A coordenadora clínica do estudo no Brasil, Renata Spener, professora da Universidade Federal do Amazonas e doutoranda da Universidade do Estado do Amazonas, afirmou que os resultados podem transformar a prevenção da tuberculose:
““Esquemas de tratamento preventivo mais curtos e bem tolerados aumentam a adesão e permitem expandir a cobertura da terapia preventiva, protegendo um maior número de indivíduos contra o desenvolvimento da tuberculose ativa””
.
O trabalho foi desenvolvido pela Gerência de Micobacteriologia da FMT-HVD, com apoio da Secretaria Municipal de Saúde do Rio de Janeiro e colaboração da Johns Hopkins University. O financiamento foi fornecido pelo National Institute of Allergy and Infectious Diseases, com suporte do Ministério da Saúde.

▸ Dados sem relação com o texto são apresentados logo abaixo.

### config.mk
export PLATFORM = sky130hd
export DESIGN_NAME = num_field_renderer
export DESIGN_NICKNAME = d
export VERILOG_FILES = /design/src/rtl/num_disp_pkg.sv /design/src/rtl/num_field_hit.sv /design/src/rtl/num_field_renderer.sv
export SDC_FILE = /design/constraint.sdc
export NUM_CORES = 1
export LEC_CHECK = 0
export BUFFER_PORTS_ARGS = -buffer_cell sky130_fd_sc_hd__clkbuf_2
export CAP_MARGIN = 20
export CELL_PAD_IN_SITES_DETAIL_PLACEMENT = 0
export CELL_PAD_IN_SITES_GLOBAL_PLACEMENT = 1
export CORE_ASPECT_RATIO = 0.75
export CORE_MARGIN = 2
export CORE_UTILIZATION = 50
export CTS_BUF_LIST = sky130_fd_sc_hd__clkbuf_4
export DETAILED_ROUTE_END_ITERATION = 6
export GPL_ROUTABILITY_DRIVEN = 0
export PLACE_DENSITY_LB_ADDON = 0.1
export SLEW_MARGIN = 20
export SYNTH_ARGS = -nofsm -noshare
export SYNTH_HDL_FRONTEND = slang
export SYNTH_SLANG_ARGS = --single-unit
### constraint.sdc
create_clock -name clk_in -period 5.6 [get_ports clk_in]
set_clock_uncertainty 0.05 [all_clocks]
set_input_delay 0.56 -clock clk_in [delete_from_list [all_inputs] [get_ports clk_in]]
set_output_delay 0.56 -clock clk_in [all_outputs]
set_load 0.01 [all_outputs]
### src/rtl/num_disp_pkg.sv
// num_disp_pkg: shared glyph geometry, digit type and ROM address sizing for the numeric overlay
package num_disp_pkg;
  localparam int GLYPHS = 10;
  localparam int X_W = 12;
  localparam int Y_W = 11;
  localparam int PIX_W = 12;
  typedef logic [3:0] bcd_digit_t;
  localparam bcd_digit_t BLANK = 4'hF;
  function automatic int rom_aw(input int w, input int h);
    return $clog2(GLYPHS * w * h);
  endfunction
endpackage

### src/rtl/num_field_hit.sv
// num_field_hit: rectangle test for one field and pixel position relative to its top-left corner
module num_field_hit
  import num_disp_pkg::*;
#(
  parameter int W = 256,
  parameter int H = 32,
  parameter int LXW = 8,
  parameter int LYW = 5
)(
  input  logic [X_W-1:0] x,
  input  logic [Y_W-1:0] y,
  input  logic [X_W-1:0] fx,
  input  logic [Y_W-1:0] fy,
  output logic           hit,
  output logic [LXW-1:0] lx,
  output logic [LYW-1:0] ly
);
  logic [X_W-1:0] dx;
  logic [Y_W-1:0] dy;
  // lower bound is checked before the difference is trusted, so fields near the edge never wrap
  assign dx = x - fx;
  assign dy = y - fy;
  assign hit = x >= fx && y >= fy && 32'(dx) < W && 32'(dy) < H;
  assign lx = dx[LXW-1:0];
  assign ly = dy[LYW-1:0];
endmodule

### src/rtl/num_field_renderer.sv
// num_field_renderer: multi-field BCD overlay sharing one glyph ROM, fixed 3+ROM_LAT cycle latency
module num_field_renderer
  import num_disp_pkg::*;
#(
  parameter int NUM_FIELDS = 3,
  parameter int DIGITS = 8,
  parameter int DIGIT_W = 32,
  parameter int DIGIT_H = 32,
  parameter int ROM_LAT = 2,
  parameter int BLINK_PERIOD = 30,
  parameter logic [PIX_W-1:0] NUM_COLOR = 12'hFFF
)(
  input  logic                              clk_in,
  input  logic                              rstn_in,
  input  logic [X_W-1:0]                    hcount_in,
  input  logic [Y_W-1:0]                    vcount_in,
  input  logic                              frame_start_in,
  input  logic [X_W*NUM_FIELDS-1:0]         field_x_in,
  input  logic [Y_W*NUM_FIELDS-1:0]         field_y_in,
  input  logic [PIX_W*NUM_FIELDS-1:0]       field_color_in,
  input  logic [4*DIGITS*NUM_FIELDS-1:0]    bcd_in,
  input  logic [NUM_FIELDS-1:0]             lz_blank_in,
  input  logic [NUM_FIELDS-1:0]             blink_in,
  output logic [rom_aw(DIGIT_W, DIGIT_H)-1:0] rom_addr_out,
  input  logic                              rom_data_in,
  output logic [PIX_W-1:0]                  pixel_out,
  output logic [NUM_FIELDS-1:0]             field_hit_out
);
  localparam int AW = rom_aw(DIGIT_W, DIGIT_H);
  localparam int LXW = $clog2(DIGITS * DIGIT_W);
  localparam int LYW = $clog2(DIGIT_H);
  localparam int CW = $clog2(DIGIT_W);
  localparam int DIW = DIGITS > 1 ? $clog2(DIGITS) : 1;
  localparam int FIW = NUM_FIELDS > 1 ? $clog2(NUM_FIELDS) : 1;
  localparam int BW = $clog2(BLINK_PERIOD + 1);
  localparam int SW = 4 * DIGITS;
  logic [SW*NUM_FIELDS-1:0] bcd_pend, bcd_snap;
  logic [NUM_FIELDS-1:0]    lz_pend, lz_snap;
  logic                     commit, armed, hidden;
  logic [BW-1:0]            blink_cnt;
  logic [X_W-1:0]           s0_x;
  logic [Y_W-1:0]           s0_y;
  logic                     s0_v;
  logic [NUM_FIELDS-1:0]    hit;
  logic [LXW-1:0]           lx [NUM_FIELDS];
  logic [LYW-1:0]           ly [NUM_FIELDS];
  logic [FIW-1:0]           win;
  logic [NUM_FIELDS-1:0]    win_oh;
  logic                     s1_v;
  logic [NUM_FIELDS-1:0]    s1_oh;
  logic [FIW-1:0]           s1_f;
  logic [LXW-1:0]           s1_lx;
  logic [LYW-1:0]           s1_ly;
  logic [DIW-1:0]           s1_di;
  logic [CW-1:0]            s1_cx;
  logic [SW-1:0]            s1_bcd;
  logic                     s1_lead, s1_draw;
  bcd_digit_t               s1_dig;
  logic [PIX_W-1:0]         s1_col_raw, s1_col;
  logic [ROM_LAT:0]         sb_draw;
  logic [NUM_FIELDS-1:0]    sb_hit [ROM_LAT+1];
  logic [PIX_W-1:0]         sb_col [ROM_LAT+1];
  // Snapshot is captured on the pulse and committed one cycle later, so a pixel
  // already past S0 when frame_start arrives still renders from the old frame.
  always_ff @(posedge clk_in or negedge rstn_in)
    if (!rstn_in) begin
      bcd_pend <= '0;
      lz_pend <= '0;
      bcd_snap <= '0;
      lz_snap <= '0;
      commit <= 1'b0;
      armed <= 1'b0;
      hidden <= 1'b0;
      blink_cnt <= '0;
    end else begin
      commit <= frame_start_in;
      if (frame_start_in) begin
        bcd_pend <= bcd_in;
        lz_pend <= lz_blank_in;
        armed <= 1'b1;
      end
      if (commit) begin
        bcd_snap <= bcd_pend;
        lz_snap <= lz_pend;
        blink_cnt <= blink_cnt == BW'(BLINK_PERIOD - 1) ? '0 : blink_cnt + BW'(1);
        hidden <= blink_cnt == BW'(BLINK_PERIOD - 1) ? ~hidden : hidden;
      end
    end
  for (genvar i = 0; i < NUM_FIELDS; i++) begin : g_hit
    num_field_hit #(.W(DIGITS * DIGIT_W), .H(DIGIT_H), .LXW(LXW), .LYW(LYW)) u_hit (
      .x(s0_x),
      .y(s0_y),
      .fx(field_x_in[X_W*i +: X_W]),
      .fy(field_y_in[Y_W*i +: Y_W]),
      .hit(hit[i]),
      .lx(lx[i]),
      .ly(ly[i])
    );
  end
  // scanning from the top down leaves the lowest hitting index as the winner
  always_comb begin
    win = '0;
    win_oh = '0;
    for (int i = NUM_FIELDS - 1; i >= 0; i--)
      if (hit[i]) begin
        win = FIW'(i);
        win_oh = NUM_FIELDS'(1) << i;
      end
  end
  assign s1_di = DIW'(DIGITS - 1) - DIW'(s1_lx >> CW);
  assign s1_cx = s1_lx[CW-1:0];
  assign s1_bcd = bcd_snap[s1_f*SW +: SW];
  always_comb begin
    s1_lead = s1_di != '0 && lz_snap[s1_f];
    for (int k = 0; k < DIGITS; k++)
      if (k >= 32'(s1_di) && s1_bcd[4*k +: 4] != 4'd0) s1_lead = 1'b0;
  end
  assign s1_dig = s1_lead || (blink_in[s1_f] && hidden) ? BLANK : s1_bcd[4*s1_di +: 4];
  assign s1_draw = s1_v && s1_dig <= 4'd9;
  assign s1_col_raw = field_color_in[s1_f*PIX_W +: PIX_W];
  assign s1_col = s1_col_raw == '0 ? NUM_COLOR : s1_col_raw;
  always_ff @(posedge clk_in or negedge rstn_in)
    if (!rstn_in) begin
      s0_x <= '0;
      s0_y <= '0;
      s0_v <= 1'b0;
      s1_v <= 1'b0;
      s1_oh <= '0;
      s1_f <= '0;
      s1_lx <= '0;
      s1_ly <= '0;
      rom_addr_out <= '0;
      sb_draw <= '0;
      for (int i = 0; i <= ROM_LAT; i++) begin
        sb_hit[i] <= '0;
        sb_col[i] <= '0;
      end
      pixel_out <= '0;
      field_hit_out <= '0;
    end else begin
      s0_x <= hcount_in;
      s0_y <= vcount_in;
      s0_v <= armed | frame_start_in;
      s1_v <= s0_v && |hit;
      s1_oh <= s0_v ? win_oh : '0;
      s1_f <= win;
      s1_lx <= lx[win];
      s1_ly <= ly[win];
      rom_addr_out <= s1_draw ? AW'(32'(s1_dig) * DIGIT_W * DIGIT_H + 32'(s1_ly) * DIGIT_W + 32'(s1_cx)) : '0;
      sb_draw[0] <= s1_draw;
      sb_hit[0] <= s1_oh;
      sb_col[0] <= s1_col;
      for (int i = 1; i <= ROM_LAT; i++) begin
        sb_draw[i] <= sb_draw[i-1];
        sb_hit[i] <= sb_hit[i-1];
        sb_col[i] <= sb_col[i-1];
      end
      pixel_out <= sb_draw[ROM_LAT] && rom_data_in ? sb_col[ROM_LAT] : '0;
      field_hit_out <= sb_hit[ROM_LAT];
    end
endmodule

After elaboration in Yosys (flattened, before gate mapping)
Cells that the tools add are included.
{ "classes": {"n_reduce_logical": 34, "n_mul": 1, "shifts": 3, "n_mux": 30, "add_sub_neg": 10, "bitwise": 3, "n_eq_ne": 1, "order_cmp": 22} }
{ "op_table": {"columns": ["op", "n"], "rows": [
  ["$shiftx 96x8->32", 1],
  ["$ge 12x12->1", 3],
  ["$lt 12x9->1 const B", 3],
  ["$shiftx 36x7->12", 1],
  ["$sub 12x12->12", 3],
  ["$ge 11x11->1", 3],
  ["$lt 11x6->1 const B", 3],
  ["$sub 11x11->11", 3],
  ["$reduce_bool 4->1", 8],
  ["$shiftx 32x6->4", 1],
  ["$mux 12", 2],
  ["$logic_and 1x1->1", 21],
  ["$bmux 8 s2", 1],
  ["$mux 8", 2],
  ["$mux 5", 3],
  ["$add 14x10->14", 1],
  ["$add 14x5->14", 1],
  ["$mux 14", 1],
  ["$logic_not 12->1", 1],
  ["$mux 3", 4],
  ["$bmux 5 s2", 1],
  ["$mux 1", 10],
  ["$ge 3x3->1 const A", 3],
  ["$ge 1x3->1 const A", 2],
  ["other kinds (18)", 22]
]} }
{ "totals": {"output_inout_bits": 29, "inputBits": 234, "ff_bits": 326, "wordCells": 130} }

Depth between registers and ports, before layout
Gate-level depths: netlist (run 1).
{ "logic_depth": {"ltp_word": 16, "depth_mapped": 14, "ltp_nobuf": 14} }

Modules after synthesis
Synthesis (run 1) repeated with hierarchy kept, for this count alone.
{ "hier_totals": {"cells_unflattened": 1417, "hier_area_um2": 16430.8} }
{ "modules_own_cells": {"columns": ["module", "n_inst", "area_each_um2", "cells_per_inst"], "rows": [
  ["num_field_renderer", 1, 12743.5, 887],
  ["num_field_hit (g_hit[0].u_hit ...)", 2, 1226.2, 180],
  ["num_field_hit (g_hit[1].u_hit)", 1, 1234.9, 170]
]} }

Worst setup path before layout (run 1)
No wires, ideal clock.
{ "synth_timing": {"kind": "input-to-reg", "startpoint": "in field_x_in[12]", "endpoint": "reg s1_ly[1]", "slack_ps": 2085, "path_stages": 12, "required_time_ps": 5425, "path_buffers": 1, "arrival_ps": 3340, "cell_sequence": "ha_1 -> fa_1 -> and2b_1 -> o31a_2 -> o22ai_1 -> mux2_1 -> a2111o_1 -> nor4_4 -> nand3b_4 -> nand2b_4 -> buf_6 -> mux2_4"} }
{ "synth_between": {"elab_chain_cells": 10, "word_cells_on_any_way": 12, "classes_between": "add/sub (1); order compare (2); mux (5); bitwise (1); reduce/logical (3)"} }
{ "synth_rtl": {"columns": ["element", "line", "rtl"], "rows": [
  ["start: declaration", "num_field_renderer.sv:18", "input logic [X_W*NUM_FIELDS-1:0] field_x_in,"],
  ["$sub 12x12->12 or $ge 12x12->1 (tied branches)", "num_field_hit.sv:21, num_field_hit.sv:23", null],
  ["$lt 12x9->1 or $logic_and 1x1->1 (tied branches)", "num_field_hit.sv:23", "assign hit = x >= fx && y >= fy && 32'(dx) < W && 32'(dy) < H;"],
  ["$logic_and 1x1->1 * (2 in series)", "num_field_hit.sv:23", null],
  ["$mux 2 * (2 in series)", "num_field_renderer.sv:105", "if (hit[i]) begin"],
  ["$not 2->3 (implied by the code) *", "num_field_renderer.sv:148", "s1_ly <= ly[win];"],
  ["$bmux 5 s2 *", "num_field_renderer.sv:148", null],
  ["$mux 5 (implied by the code) * (2 in series)", "num_field_renderer.sv:148", null],
  ["end signal: assignment", "num_field_renderer.sv:148", null],
  ["end: declaration", "num_field_renderer.sv:53", "logic [LYW-1:0] s1_ly;"]
]} }
Mark *: on every way between the ends. The rest lies on a longest branch, timed or not. The select of a mux whose other input is x is not followed.
A chain may end at the register's enable or synchronous reset.

Worst setup path after layout (run 1)
{ "layout_timing": {"startpoint": "reg s0_x[0]", "endpoint": "reg s1_lx[1]"} }
{ "layout_between": {"elab_chain_cells": 11, "word_cells_on_any_way": 25, "classes_between": "add/sub (3); order compare (6); mux (6); bitwise (1); reduce/logical (9)"} }
{ "layout_rtl": {"columns": ["element", "line", "rtl"], "rows": [
  ["start: declaration", "num_field_renderer.sv:41", "logic [X_W-1:0] s0_x;"],
  ["start signal: assignment", "num_field_renderer.sv:141", "s0_x <= hcount_in;"],
  ["$sub 12x12->12 or $ge 12x12->1 (tied branches)", "num_field_hit.sv:21, num_field_hit.sv:23", null],
  ["$lt 12x9->1 or $logic_and 1x1->1 (tied branches)", "num_field_hit.sv:23", null],
  ["$logic_and 1x1->1 (2 in series)", "num_field_hit.sv:23", null],
  ["$mux 2 (3 in series)", "num_field_renderer.sv:105", null],
  ["$not 2->3 (implied by the code)", "num_field_renderer.sv:147", "s1_lx <= lx[win];"],
  ["$bmux 8 s2 *", "num_field_renderer.sv:147", null],
  ["$mux 8 (implied by the code) * (2 in series)", "num_field_renderer.sv:147", null],
  ["end signal: assignment", "num_field_renderer.sv:147", null],
  ["end: declaration", "num_field_renderer.sv:52", "logic [LXW-1:0] s1_lx;"]
]} }
Marks and branches as above.

==> flow_metrics.env, run 1 <==
export IMPL_status="finished clean"
export IMPL_cts_root_buf="clkbuf_4"
export IMPL_drv_slew=0
export IMPL_clk_latency_ps=740
export IMPL_hold_path_class="in -> reg"
export IMPL_async_flop_share_pct=100
export IMPL_yosys_area_top_type="dfrtp_1"
export IMPL_ys_seq_elements=326
export IMPL_path_class="reg -> reg"
export IMPL_hpwlAfterDp_um=29400
export IMPL_power_switching_mw=1.63
export IMPL_ys_seq_area_share_pct=50.5
export IMPL_fin_crit_sh_pct=76.4
export IMPL_dp_cells=1974
export IMPL_grt_antenna_before_repair=1
export IMPL_numCtsBuffers=82
export IMPL_synth_area_mm2=0.0162
export IMPL_fp_dieH_um=160
export IMPL_intPower_mw=4.24
export IMPL_synth_cell_types=81
export IMPL_clock_sinks=326
export IMPL_io_pin_count=263
export IMPL_vias=12100
export IMPL_wire_per_inst_um=18.6
export IMPL_p_total_mw=5.86
export IMPL_setup_viol=0
export IMPL_path_clk_slew_ps=60
export IMPL_yosys_warnings=0
export IMPL_rows=56
export IMPL_dieArea_mm2=0.0338
export IMPL_first_iter_violations=794
export IMPL_vias_per_cell=5.38
export IMPL_power_leakage_nw=9.44
export IMPL_stdcell_count=2239
export IMPL_grt_overflow=0
export IMPL_required_ps=6140
export IMPL_fin_nets=2083
export IMPL_grt_setup_unrepaired="no"
export IMPL_max_slew_margin_pct=29.5
export IMPL_fmax_mhz=234
export IMPL_switching_share_pct=27.8
export IMPL_cts_tree="yes"
export IMPL_synth_top_area_share_pct=50.5
export IMPL_layout_commonest_cell="dfrtp_1"
export IMPL_detail_route_first_pass_iterations=5
export IMPL_synth_nets=1667
export IMPL_wirelength_um=41600
export IMPL_worstPathMaxFanout=12
export IMPL_numPortBuffers=262
export IMPL_die_w_um=212
export IMPL_drive_gt1_share_pct=34.4
export IMPL_grt_pass1_wl_um=65700
export IMPL_gr_usage_all_layers_pct=25.1
export IMPL_irDropWorstVdd_mv=0.204
export IMPL_slowest_delay_ps=640
export IMPL_ys_top_cells_by_area="dfrtp_1 (50%), mux2_2 (14%), ha_1 (5.5%)"
export IMPL_initial_core_util_pct=51.3
export IMPL_critPathTopFamily="simple AND/OR/NAND/NOR gates"
export IMPL_final_antenna_net_count=0
export IMPL_startpoint_type="register"
export IMPL_crit_arrival_ps=4820
export IMPL_end_kind="register"
export IMPL_synth_flop_cell="dfrtp_1"
export IMPL_drc_errors=0
export IMPL_drv_cap=0
export IMPL_hold_viol_final=0
export IMPL_grt_max_degree=126
export IMPL_clk_path_buf_depth=3
export IMPL_core_area_mm2=0.0315
export IMPL_tns_ps=0
export IMPL_path_buf_inv=1
export IMPL_powerDensity_mw_per_mm2=292
export IMPL_cts_setup_buffers=0
export IMPL_final_cell_mix="dfrtp_1 (323), clkbuf_2 (260), mux2_2 (204)"
export IMPL_crit_chain="inv_1 -> ha_1 -> fa_1 -> and2b_1 -> o31a_2 -> o22ai_1 -> mux2_1 -> a2111o_1 -> nor4_4 -> nand3b_4 -> nand2b_4 -> mux2_2"
export IMPL_syn2layout_area_growth_pct=24.3
export IMPL_tightest_slew_ps=1060
export IMPL_cts_htree_levels=3
export IMPL_synth_edff_count=0
export IMPL_grt_pass1_vias=12300
export IMPL_postSynthCellCount=1356
export IMPL_holdWs_ps=73.0
export IMPL_power_frac_comb_pct=18.3
export IMPL_power_frac_clock_pct=34.9
export IMPL_finalCriticalPeriod_ps=4280
export IMPL_p_seq_share_pct=46.8
export IMPL_syn_avg_cell_area_um2=11.9
export IMPL_worst_path_max_delay_cell="nor4_4"
flip-flops by register name, summed over array words and instances (netlist names), 8 cells and up:
signal        cells
sb_col           36
bcd_pend         96
bcd_snap         96
s0_y             11
sb_hit            9
pixel_out        12
s0_x             12
rom_addr_out     14
s1_lx             8
routing by layer:
metal	track usage (%)	up-vias	share of wire, %
li1	-	5757	-
met1	38.1	5899	50
met2	36.3	364	43
met3	5.86	35	5.8
met4	6.15	0	1.2
met5	0	-	0
synthesized netlist by cell type, drive strengths merged, types with 9 or more instances:
cell type	number
nor3	9
dfrtp	326
o211ai	16
buf	24
nor3b	9
ha	71
nor2b	15
o2111ai	9
a21oi	51
nor4	13
inv	89
clkbuf	32
and3	13
nand3	16
a21o	15
nand2	58
nand2b	15
nor2	65
xnor2	25
mux2	209
a211oi	9
o21a	17
and2	12
mux2i	57
o21ai	55
repair_timing:
item | CTS | global route
hold endpoints to repair | 208 | 0
resized for setup | 0 | 0
hold buffers | 120 | 0
power groups by stage:
stage / combinational [mW] / sequential [mW] / clock, mW
final: 1.07 / 2.74 / 2.05
after global routing: 1.18 / 2.77 / 2.25
after CTS: 1.07 / 2.74 / 2.11
after detailed placement: 0.994 / 2.79 / 0
after global placement: 0.980 / 2.78 / 0
after floorplan: 0.701 / 2.71 / 0
logic make-up (layout without fill, tap and decap cells):
logic type,after synthesis,after routing,synth area share [%]
DFF,326,326,50.5
xor gates and xnor gates,28,28,1.52
and+or+nand+nor,259,259,8.48
AOI/OAI and AO/OA,251,251,10.9
other,0,2,0
adders and majority gates,77,77,6.24
muxes,270,270,18.7
buffers and inverters,145,620,3.71
cell type report:
cell class	instances	area, um^2
antenna	2	5.00
clock buffer	123	923
clock inverter	20	144
fill	2482	11400
inverter	89	334
multi-input combinational	885	7410
sequential	326	8170
tap	406	508
timing repair buffer	388	2590
stage by stage:
step | instance area, um^2 | worst slack, ps | utilization [%]
3_5_place_dp | 17800 | 1200 | 56.5
3_3_place_gp | 17800 | 1330 | 56.5
4_1_cts | 20100 | 1350 | 63.7
5_1_grt | 20100 | 1090 | 63.7
6_report | 20100 | 1320 | 63.7
2_1_floorplan | 16200 | 2090 | -
worst register-to-register path: cells and delay by family (launching register included):
kind	cells	cell delay, ps
AND/OR/NAND/NOR	4	1440
AO/OA/AOI/OAI	3	980
multiplexers	2	790
adder cells (fa/ha/maj)	2	430
flip-flops	1	360
buffers and inverters	1	100
path summary, 6_finish.rpt:
kind	start	to	slack [ps]	depth (start not counted)
worst max-delay path	s0_x[0]	s1_lx[1]	1320	12
worst min-delay path	bcd_in[35]	bcd_pend[35]	70	2
worst max register to register	s0_x[0]	s1_lx[1]	1320	12
worst min register to register	sb_col[27]	sb_col[15]	290	0
max in group asynchronous	rstn_in	bcd_snap[22]	4020	3
min in group asynchronous	rstn_in	bcd_snap[68]	350	2
Power figures use the tool's default switching activity.
==> run 2, diff against run 1 <==
Settings changed: CORE_UTILIZATION 50 to 42.
Clock period 5.6 ns to 3.85 ns, I/O delays scaled along.
==> flow_metrics.env, run 2 (same netlist as run 1, synthesis figures left out) <==
export IMPL_status="finished clean"
export IMPL_core_area_mm2=0.0381
export IMPL_slowest_delay_ps=430
export IMPL_holdCritStartpoint="field_y_in[11]"
export IMPL_hpwlAfterDp_um=30800
export IMPL_fill_cells=3377
export IMPL_hold_path_class="in -> reg"
export IMPL_worstPathMaxFanout=11
export IMPL_syn2layout_area_growth_pct=29.0
export IMPL_worstRegToRegCells=12
export IMPL_clk_path_buf_depth=3
export IMPL_vias=12300
export IMPL_drv_cap=0
export IMPL_fin_util_pct=54.7
export IMPL_grt_max_degree=101
export IMPL_rrSetupSlack_ps=190
export IMPL_required_ps=4380
export IMPL_reg2reg_from="s0_x[0]"
export IMPL_rows=62
export IMPL_wirelength_um=43100
export IMPL_setup_viol=0
export IMPL_cts_root_buf="clkbuf_4"
export IMPL_detail_route_first_pass_iterations=7
export IMPL_gr_usage_all_layers_pct=21.8
export IMPL_startpoint_type="register"
export IMPL_drive_gt1_share_pct=34.4
export IMPL_die_w_um=231
export IMPL_drc_errors=0
export IMPL_tightest_slew_ps=824
export IMPL_end_kind="register"
export IMPL_max_slew_margin_pct=45.1
export IMPL_final_antenna_net_count=0
export IMPL_numPortBuffers=262
export IMPL_fmax_mhz=273
export IMPL_path_clk_slew_ps=70
export IMPL_powerDensity_mw_per_mm2=410
export IMPL_power_frac_clock_pct=34.2
export IMPL_hold_viol_final=0
export IMPL_fp_dieH_um=174
export IMPL_path_class="reg -> reg"
export IMPL_switching_share_pct=28.0
export IMPL_holdWs_ps=91.3
export IMPL_worst_hold_path_endpoint="s1_ly[0]"
export IMPL_dieArea_mm2=0.0401
export IMPL_finalCriticalPeriod_ps=3660
export IMPL_clk_latency_ps=750
export IMPL_seq_area_mm2=0.00817
export IMPL_numCtsBuffers=82
export IMPL_crit_chain="inv_1 -> ha_1 -> fa_1 -> and2b_1 -> o31a_2 -> o22ai_2 -> mux2_1 -> a2111o_1 -> nor4_4 -> nand3b_4 -> nand2b_4 -> mux2_2"
export IMPL_cts_htree_levels=3
export IMPL_p_total_mw=8.55
export IMPL_cts_tree="yes"
export IMPL_grt_setup_unrepaired="yes"
export IMPL_layout_commonest_cell="dfrtp_1"
export IMPL_multiInputGateArea_mm2=0.00743
export IMPL_final_cell_mix="dfrtp_1 (323), clkbuf_2 (260), mux2_2 (204)"
export IMPL_tns_ps=0
export IMPL_drv_slew=0
export IMPL_power_frac_comb_pct=19.1
export IMPL_power_leakage_nw=9.73
export IMPL_io_pin_count=263
export IMPL_wire_per_inst_um=17.9
export IMPL_r2r_end="s1_lx[1]"
export IMPL_first_iter_violations=623
export IMPL_vias_per_cell=5.10
export IMPL_initial_core_util_pct=42.4
export IMPL_holdPathStages=4
export IMPL_grt_antenna_before_repair=1
export IMPL_fin_crit_sh_pct=95.1
export IMPL_grt_overflow=0
export IMPL_grt_pass1_wl_um=68300
export IMPL_crit_arrival_ps=4190
export IMPL_intPower_mw=6.16
export IMPL_irDropWorstVdd_mv=0.211
export IMPL_reg_top3="bcd_pend x96, bcd_snap x96, sb_col x36"
export IMPL_fin_nets=2151
export IMPL_power_switching_mw=2.40
export IMPL_worst_path_max_delay_cell="a2111o_1"
export IMPL_clock_sinks=326
export IMPL_grt_pass1_vias=12600
export IMPL_p_seq_share_pct=46.7
-- run 2: cell count changes in the layout (fill, tap and decap cells not counted), moves of 2 or more --
| cell | change |
|---|---|
| buf_12 | +3 |
| clkbuf_4 | -6 |
| dlygate4sd3_1 | +44 |
| clkinv_1 | -2 |
| buf_4 | +19 |
| inv_6 | +2 |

A publicação teve repercussão em veículos internacionais como Johns Hopkins Medicine, CIDRAP, MedicalXpress, The Microbiologist e Scienmag. Os resultados têm potencial para fortalecer estratégias nacionais e globais de prevenção, especialmente em populações vulneráveis.
Historicamente, os tratamentos preventivos contra a tuberculose duravam entre seis e nove meses, o que dificultava a adesão. O novo regime de apenas um mês representa um avanço significativo e pode se tornar referência em políticas públicas de saúde.